When the sequel to the first Alien film, Aliens, was released, it was clear that the franchise decided to pull away from the greater mystery of the series for the sake of highlighting the much more mass-appealing monster, the Xenomorphs–and while Aliens proved to be a necessary installment that went into the intricacies of the Xenomorph species, the third movie, Alien 3, continued to ignore the wider story that was set up in Alien: the mystery of the Space Jockey.

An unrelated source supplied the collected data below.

--- config.mk ---
export PLATFORM = sky130hd
export DESIGN_NAME = rob_wide
export DESIGN_NICKNAME = d
export VERILOG_FILES = /design/src/rtl/rob_wide.sv
export SDC_FILE = /design/constraint.sdc
export NUM_CORES = 2
export LEC_CHECK = 0
export ABC_AREA = 1
export ABC_CLOCK_PERIOD_IN_PS = 6400
export BUFFER_PORTS_ARGS = -buffer_cell sky130_fd_sc_hd__clkbuf_2
export CAP_MARGIN = 20
export CORE_ASPECT_RATIO = 1.1
export CORE_UTILIZATION = 46
export DETAILED_ROUTE_END_ITERATION = 8
export SETUP_SLACK_MARGIN = 0.3
export SKIP_CTS_REPAIR_TIMING = 1
export SLEW_MARGIN = 20
export SYNTH_ARGS = -nofsm -noshare
export SYNTH_HDL_FRONTEND = slang
export SYNTH_SLANG_ARGS = --single-unit
--- constraint.sdc ---
create_clock -name clk_in -period 6.4 [get_ports clk_in]
set_input_delay 0.64 -clock clk_in [delete_from_list [all_inputs] [get_ports clk_in]]
set_output_delay 0.64 -clock clk_in [all_outputs]
set_load 0.02 [all_outputs]
[config.mk]
export PLATFORM = sky130hd
export DESIGN_NAME = exc_sequencer
export DESIGN_NICKNAME = d
export VERILOG_FILES = /design/src/rtl/exc_pkg.sv /design/src/rtl/exc_stat_counters.sv /design/src/rtl/exc_sequencer.sv
export SDC_FILE = /design/constraint.sdc
export NUM_CORES = 1
export LEC_CHECK = 0
export CAP_MARGIN = 20
export CORE_ASPECT_RATIO = 1.25
export CORE_UTILIZATION = 37
export DETAILED_ROUTE_END_ITERATION = 8
export PLACE_DENSITY_LB_ADDON = 0.08
export RECOVER_POWER = 25
export SYNTH_ARGS = -nofsm -noshare
export SYNTH_HDL_FRONTEND = slang
export SYNTH_SLANG_ARGS = --single-unit
[constraint.sdc]
create_clock -name clk -period 1.6 [get_ports clk]
set_input_delay 0.16 -clock clk [delete_from_list [all_inputs] [get_ports clk]]
set_output_delay 0.16 -clock clk [all_outputs]
set_load 0.01 [all_outputs]
[src/rtl/exc_pkg.sv]
// Shared types for exception sequencing: EStatus codes, sequencer states, PC mux selects.
// Also used by the main decoder and the fetch PC mux.
package exc_pkg;

   typedef enum logic [3:0] {
      ES_NONE  = 4'b0000,
      ES_IRQ   = 4'b0001,
      ES_UNDEF = 4'b0010
   } estatus_t;

   typedef enum logic [2:0] {
      ST_RUN      = 3'd0,
      ST_FLUSH    = 3'd1,
      ST_REDIRECT = 3'd2,
      ST_HANDLER  = 3'd3,
      ST_HALT     = 3'd4
   } exc_state_t;

   typedef enum logic [1:0] {
      PCSEL_SEQ = 2'b00,
      PCSEL_VEC = 2'b01,
      PCSEL_ELR = 2'b10
   } pc_sel_t;

   // An ERET outside a handler is reported with the same code as an undefined instruction.
   localparam logic [3:0] ESR_STRAY_ERET = 4'b0010;

   localparam int NUM_CAUSES   = 4;
   localparam int CAUSE_IRQ    = 0;
   localparam int CAUSE_UNDEF  = 1;
   localparam int CAUSE_ERET   = 2;
   localparam int CAUSE_DFAULT = 3;

   function automatic logic [15:0] sat_inc16(input logic [15:0] v);
      if (v == 16'hFFFF) begin
         return v;
      end else begin
         return v + 16'd1;
      end
   endfunction

endpackage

In Ridley Scott’s 1979 film Alien, the crew of the Nostromo go to an unknown world after receiving a distress signal being broadcasted from its surface. After they land, the crew discovers a derelict ship with the corpse of a giant alien creature laying in what seemed to be the ship’s control room with a massive hole in its chest–a creature that would later become known as the Space Jockey. Upon further investigation of the spacecraft, the crew found a chamber filled with Ovomorphs where one of the crew members became impregnated with a Xenomorph, an event that charted the course for the rest of the film and the entire Xeno-centric sequel–and the Space Jockey was never brought up again (minus the prequel films, but even those don’t fill in the gaps perfectly).

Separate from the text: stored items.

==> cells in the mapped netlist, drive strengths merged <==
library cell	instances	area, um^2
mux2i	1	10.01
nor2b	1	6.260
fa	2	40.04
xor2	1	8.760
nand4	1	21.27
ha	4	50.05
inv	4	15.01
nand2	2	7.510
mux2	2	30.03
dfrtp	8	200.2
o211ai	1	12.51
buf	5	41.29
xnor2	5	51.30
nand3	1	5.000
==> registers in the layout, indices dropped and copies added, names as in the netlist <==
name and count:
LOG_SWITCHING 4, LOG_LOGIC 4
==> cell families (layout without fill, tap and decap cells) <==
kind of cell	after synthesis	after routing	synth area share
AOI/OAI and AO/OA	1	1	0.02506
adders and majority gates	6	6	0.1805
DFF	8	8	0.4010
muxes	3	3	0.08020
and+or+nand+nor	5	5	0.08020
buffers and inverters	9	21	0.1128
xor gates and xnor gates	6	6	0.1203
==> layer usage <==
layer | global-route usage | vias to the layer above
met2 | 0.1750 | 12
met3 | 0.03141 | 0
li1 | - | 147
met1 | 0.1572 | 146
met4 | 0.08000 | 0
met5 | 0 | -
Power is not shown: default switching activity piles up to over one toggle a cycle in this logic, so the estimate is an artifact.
**src/rtl/nkb2onehot_encoder.sv**
```systemverilog
// Two-stage valid/ready pipeline that turns an unsigned bit position into a one-hot {B,A} operand pair.
// Define ONEHOT_ENC_OVFCNT_EN to add o_ovf_cnt, a saturating count of overflow results handed downstream.
module nkb2onehot_encoder #(
    parameter int LEN   = 8,
    parameter int WIDTH = 4
) (
    input  logic             i_clk,
    input  logic             i_rst,
    input  logic             i_valid,
    output logic             o_ready,
    input  logic [WIDTH-1:0] i_y_nkb,
    output logic             o_valid,
    input  logic             i_ready,
    output logic [LEN-1:0]   o_a_oh,
    output logic [LEN-1:0]   o_b_oh,
    output logic             o_overflow,
    output logic             o_err
`ifdef ONEHOT_ENC_OVFCNT_EN
    ,
    output logic [7:0]       o_ovf_cnt
`endif
);

    localparam int OHW   = 2 * LEN;
    localparam int NEEDW = $clog2(OHW) + 1;
    localparam int CMPW  = (WIDTH > NEEDW) ? WIDTH : NEEDW;

    logic             s1_valid_q, s1_valid_d;
    logic [WIDTH-1:0] s1_pos_q, s1_pos_d;
    logic             out_valid_q, out_valid_d;
    logic [OHW-1:0]   oh_q, oh_d;
    logic             ovf_q, ovf_d;
    logic             err_q, err_d;
    logic             stall_q, stall_d;
    logic [WIDTH-1:0] prev_y_q, prev_y_d;

    logic             adv;
    logic             accept;
    logic             move;
    logic [CMPW-1:0]  pos_ext;
    logic [OHW-1:0]   oh_enc;
    logic             ovf_enc;

    assign adv     = !out_valid_q || i_ready;
    assign o_ready = !s1_valid_q || adv;
    assign accept  = i_valid && o_ready;
    assign move    = s1_valid_q && adv;

    // Position is widened before comparing so out-of-range values never alias onto a valid bit.
    always_comb begin
        pos_ext = CMPW'(s1_pos_q);
        ovf_enc = (pos_ext >= CMPW'(OHW));
        oh_enc  = '0;
        for (int i = 0; i < OHW; i++) begin
            oh_enc[i] = (pos_ext == CMPW'(i));
        end
    end

    always_comb begin
        s1_valid_d  = s1_valid_q;
        s1_pos_d    = s1_pos_q;
        out_valid_d = out_valid_q;
        oh_d        = oh_q;
        ovf_d       = ovf_q;

        if (accept) begin
            s1_valid_d = 1'b1;
            s1_pos_d   = i_y_nkb;
        end else if (move) begin
            s1_valid_d = 1'b0;
        end

        if (move) begin
            out_valid_d = 1'b1;
            oh_d        = oh_enc;
            ovf_d       = ovf_enc;
        end else if (adv) begin
            out_valid_d = 1'b0;
        end

        // A stalled offer must be held unchanged on the next cycle; anything else latches the sticky error.
        stall_d  = i_valid && !o_ready;
        prev_y_d = i_y_nkb;
        err_d    = err_q || (stall_q && (!i_valid || (i_y_nkb != prev_y_q)));
    end

    always_ff @(posedge i_clk) begin
        if (i_rst) begin
            s1_valid_q  <= 1'b0;
            s1_pos_q    <= '0;
            out_valid_q <= 1'b0;
            oh_q        <= '0;
            ovf_q       <= 1'b0;
            err_q       <= 1'b0;
            stall_q     <= 1'b0;
            prev_y_q    <= '0;
        end else begin
            s1_valid_q  <= s1_valid_d;
            s1_pos_q    <= s1_pos_d;
            out_valid_q <= out_valid_d;
            oh_q        <= oh_d;
            ovf_q       <= ovf_d;
            err_q       <= err_d;
            stall_q     <= stall_d;
            prev_y_q    <= prev_y_d;
        end
    end

`ifdef ONEHOT_ENC_OVFCNT_EN
    logic [7:0] ovf_cnt_q, ovf_cnt_d;

    always_comb begin
        ovf_cnt_d = ovf_cnt_q;
        if (out_valid_q && i_ready && ovf_q && (ovf_cnt_q != 8'hFF)) begin
            ovf_cnt_d = ovf_cnt_q + 8'd1;
        end
    end

    always_ff @(posedge i_clk) begin
        if (i_rst) begin
            ovf_cnt_q <= '0;
        end else begin
            ovf_cnt_q <= ovf_cnt_d;
        end
    end

    assign o_ovf_cnt = ovf_cnt_q;
`endif

    assign o_valid    = out_valid_q;
    assign o_a_oh     = oh_q[LEN-1:0];
    assign o_b_oh     = oh_q[OHW-1:LEN];
    assign o_overflow = ovf_q;
    assign o_err      = err_q;

endmodule

```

In Aliens: Earth War #1 by Mark Verheiden and Sam Kieth, Ripley reveals where she’s been the past two storylines (Aliens Vol. 1 and 2) which both took place after the events of the movie Aliens and followed Newt and Hicks as they battled against cruel doctors, evil military madmen, and, of course, Xenomorphs. As it turns out, Ripley was awakened from the hyper sleep she, Newt, and Hicks went into at the end of Aliens before the other two as she was needed for an immensely important mission. The company needed Ripley to go back to LV-426 once again, only this time it wasn’t a consulting job giving intel on Xenomorphs, it was to revisit Alien‘s derelict ship and the Space Jockey. Since the representative of the company didn’t really give Ripley a choice, she agreed and returned to that seemingly cursed world–and she finished her mission off by destroying the very ship that threw her life into a living nightmare.

Ripley Destroying The Space Jockey Is the Ending Alien 3 Fans Deserved

Ripley’s return to LV-426 for the sole purpose of uncovering the secret of the Space Jockey and ultimately destroying it is exactly the kind of bookend storytelling the film franchise was missing. In Alien 3, Ripley gets infected with a Xenomorph embryo by a Facehugger and lands on a prison planet following the unceremonious deaths of Hicks and Newt. The film then played out much like the first one, with a single Xenomorph hunting a group of people trapped in an enclosed space without weapons or resources. Then, the movie went one step further and killed Ripley–giving her a tragic end to an already tragic life. While the movie felt a bit derivative with an ending that was arguably less than satisfying, the worst part about it is that it neglected to wrap back around to the first film.

Alien introduced the Space Jockey and the Xenomorph, then Aliens delved into the specifics of the Xenomorph species, so it should have been the third film’s job to investigate the mystery surrounding the Space Jockey. While Alien 3 delivered on a terrifying Sci-Fi adventure filled with action, tragedy, and horror, it didn’t pay off the setups of the earlier films the way this Alien comic series did–a comic series that gave fans the ‘Alien 3’ they deserve.